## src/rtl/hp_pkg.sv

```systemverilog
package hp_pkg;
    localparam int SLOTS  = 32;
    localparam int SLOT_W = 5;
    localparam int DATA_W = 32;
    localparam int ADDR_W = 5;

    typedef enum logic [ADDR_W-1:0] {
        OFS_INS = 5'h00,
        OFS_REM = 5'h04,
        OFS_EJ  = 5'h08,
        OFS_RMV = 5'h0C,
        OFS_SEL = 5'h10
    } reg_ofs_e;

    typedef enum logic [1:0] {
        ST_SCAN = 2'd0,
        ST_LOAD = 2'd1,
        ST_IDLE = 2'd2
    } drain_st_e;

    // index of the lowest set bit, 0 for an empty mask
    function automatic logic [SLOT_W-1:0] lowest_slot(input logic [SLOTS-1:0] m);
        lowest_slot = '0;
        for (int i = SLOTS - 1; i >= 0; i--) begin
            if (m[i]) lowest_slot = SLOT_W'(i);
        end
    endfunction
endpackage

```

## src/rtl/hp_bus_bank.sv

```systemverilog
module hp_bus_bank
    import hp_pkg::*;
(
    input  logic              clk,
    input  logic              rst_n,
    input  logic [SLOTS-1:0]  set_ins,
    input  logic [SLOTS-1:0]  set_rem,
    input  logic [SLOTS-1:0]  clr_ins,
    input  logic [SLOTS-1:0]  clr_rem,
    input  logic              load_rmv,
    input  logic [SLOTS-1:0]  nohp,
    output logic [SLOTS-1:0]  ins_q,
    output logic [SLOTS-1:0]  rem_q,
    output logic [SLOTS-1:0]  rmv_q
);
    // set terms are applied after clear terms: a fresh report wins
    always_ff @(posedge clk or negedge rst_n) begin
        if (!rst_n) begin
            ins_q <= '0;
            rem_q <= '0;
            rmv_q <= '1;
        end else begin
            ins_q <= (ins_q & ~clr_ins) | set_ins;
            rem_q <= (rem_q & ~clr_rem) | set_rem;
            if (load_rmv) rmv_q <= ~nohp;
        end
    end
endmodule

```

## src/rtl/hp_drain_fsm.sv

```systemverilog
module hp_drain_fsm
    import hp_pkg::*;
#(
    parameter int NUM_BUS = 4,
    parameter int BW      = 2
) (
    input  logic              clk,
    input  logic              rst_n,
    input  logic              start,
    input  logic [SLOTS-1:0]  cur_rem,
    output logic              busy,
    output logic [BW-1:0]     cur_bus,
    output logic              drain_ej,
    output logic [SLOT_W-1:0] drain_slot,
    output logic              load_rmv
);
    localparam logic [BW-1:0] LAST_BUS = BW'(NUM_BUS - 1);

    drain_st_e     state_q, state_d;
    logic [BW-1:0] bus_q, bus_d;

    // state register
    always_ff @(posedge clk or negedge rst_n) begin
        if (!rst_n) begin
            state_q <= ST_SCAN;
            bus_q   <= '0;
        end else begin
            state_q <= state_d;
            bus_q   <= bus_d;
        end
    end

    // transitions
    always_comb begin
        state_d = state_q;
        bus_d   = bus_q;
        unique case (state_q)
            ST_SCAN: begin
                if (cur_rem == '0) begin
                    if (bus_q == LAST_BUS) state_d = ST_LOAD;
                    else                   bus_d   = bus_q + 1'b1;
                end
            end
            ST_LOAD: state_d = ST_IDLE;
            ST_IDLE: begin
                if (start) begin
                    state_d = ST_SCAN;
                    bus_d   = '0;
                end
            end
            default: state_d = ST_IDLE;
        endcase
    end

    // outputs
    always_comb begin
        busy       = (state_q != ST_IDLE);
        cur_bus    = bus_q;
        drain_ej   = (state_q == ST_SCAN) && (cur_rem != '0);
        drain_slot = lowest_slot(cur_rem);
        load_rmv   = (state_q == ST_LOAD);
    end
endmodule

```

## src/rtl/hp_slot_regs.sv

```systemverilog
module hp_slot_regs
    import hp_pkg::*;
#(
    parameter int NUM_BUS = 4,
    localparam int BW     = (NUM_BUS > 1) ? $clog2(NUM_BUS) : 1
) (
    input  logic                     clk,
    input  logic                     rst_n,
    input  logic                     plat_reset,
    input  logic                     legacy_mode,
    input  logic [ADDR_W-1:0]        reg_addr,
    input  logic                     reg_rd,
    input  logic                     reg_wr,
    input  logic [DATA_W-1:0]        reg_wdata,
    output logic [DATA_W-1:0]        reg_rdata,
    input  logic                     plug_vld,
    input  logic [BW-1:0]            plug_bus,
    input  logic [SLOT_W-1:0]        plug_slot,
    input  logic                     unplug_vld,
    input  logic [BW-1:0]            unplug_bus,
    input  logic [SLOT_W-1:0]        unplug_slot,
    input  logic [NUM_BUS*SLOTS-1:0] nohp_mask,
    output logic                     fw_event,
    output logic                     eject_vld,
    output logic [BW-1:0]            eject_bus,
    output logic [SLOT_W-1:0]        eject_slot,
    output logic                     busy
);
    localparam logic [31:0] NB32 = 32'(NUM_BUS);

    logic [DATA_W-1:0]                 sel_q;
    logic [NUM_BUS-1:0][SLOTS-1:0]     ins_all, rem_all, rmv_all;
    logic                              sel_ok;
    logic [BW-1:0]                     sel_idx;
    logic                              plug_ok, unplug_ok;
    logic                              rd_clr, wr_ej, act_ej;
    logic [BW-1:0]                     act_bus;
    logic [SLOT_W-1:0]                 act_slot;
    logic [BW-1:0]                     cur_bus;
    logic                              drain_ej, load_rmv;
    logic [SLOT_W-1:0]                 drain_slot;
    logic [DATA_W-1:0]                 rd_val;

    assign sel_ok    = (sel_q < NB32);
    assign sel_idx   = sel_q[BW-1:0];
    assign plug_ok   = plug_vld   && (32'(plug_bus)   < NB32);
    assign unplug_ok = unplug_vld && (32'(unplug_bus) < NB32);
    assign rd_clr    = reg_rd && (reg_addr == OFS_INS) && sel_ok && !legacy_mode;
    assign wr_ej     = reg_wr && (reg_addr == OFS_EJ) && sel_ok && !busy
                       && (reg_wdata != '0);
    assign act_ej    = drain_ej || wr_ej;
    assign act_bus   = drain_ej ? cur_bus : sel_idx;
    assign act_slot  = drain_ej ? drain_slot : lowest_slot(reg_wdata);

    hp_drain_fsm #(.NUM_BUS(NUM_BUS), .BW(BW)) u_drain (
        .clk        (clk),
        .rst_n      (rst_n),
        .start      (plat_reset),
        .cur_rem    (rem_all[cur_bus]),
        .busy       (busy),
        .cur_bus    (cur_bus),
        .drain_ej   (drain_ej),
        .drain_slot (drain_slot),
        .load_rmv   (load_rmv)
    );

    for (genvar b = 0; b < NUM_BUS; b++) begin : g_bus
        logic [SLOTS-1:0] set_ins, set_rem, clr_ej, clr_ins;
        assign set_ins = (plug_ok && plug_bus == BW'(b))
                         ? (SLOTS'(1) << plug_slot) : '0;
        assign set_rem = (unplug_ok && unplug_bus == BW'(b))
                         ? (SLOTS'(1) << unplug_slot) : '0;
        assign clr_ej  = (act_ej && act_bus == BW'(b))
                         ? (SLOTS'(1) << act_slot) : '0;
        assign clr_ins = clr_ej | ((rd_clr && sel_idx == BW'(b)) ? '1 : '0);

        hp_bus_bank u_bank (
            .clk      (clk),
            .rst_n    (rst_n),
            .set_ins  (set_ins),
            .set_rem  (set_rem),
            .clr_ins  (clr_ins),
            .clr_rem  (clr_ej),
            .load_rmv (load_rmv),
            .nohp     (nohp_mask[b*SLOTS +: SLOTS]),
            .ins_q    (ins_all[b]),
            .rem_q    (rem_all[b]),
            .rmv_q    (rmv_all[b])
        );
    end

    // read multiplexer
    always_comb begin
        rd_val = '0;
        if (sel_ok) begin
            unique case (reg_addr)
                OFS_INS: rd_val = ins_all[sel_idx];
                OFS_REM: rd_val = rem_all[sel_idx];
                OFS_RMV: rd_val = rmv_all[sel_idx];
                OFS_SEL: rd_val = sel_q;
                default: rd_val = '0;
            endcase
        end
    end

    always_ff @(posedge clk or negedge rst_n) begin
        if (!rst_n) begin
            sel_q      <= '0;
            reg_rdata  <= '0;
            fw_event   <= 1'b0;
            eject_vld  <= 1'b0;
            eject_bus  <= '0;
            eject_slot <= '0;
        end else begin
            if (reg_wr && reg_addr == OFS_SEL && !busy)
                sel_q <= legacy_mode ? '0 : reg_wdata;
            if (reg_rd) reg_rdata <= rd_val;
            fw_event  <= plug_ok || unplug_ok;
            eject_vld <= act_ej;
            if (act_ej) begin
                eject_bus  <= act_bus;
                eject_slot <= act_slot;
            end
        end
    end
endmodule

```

====================

Work instruction: Every line of the listing that holds the word "busy" is to be found and copied.

Problem solution:
    output logic              busy,
        busy       = (state_q != ST_IDLE);
    output logic                     busy
    assign wr_ej     = reg_wr && (reg_addr == OFS_EJ) && sel_ok && !busy
        .busy       (busy),
            if (reg_wr && reg_addr == OFS_SEL && !busy)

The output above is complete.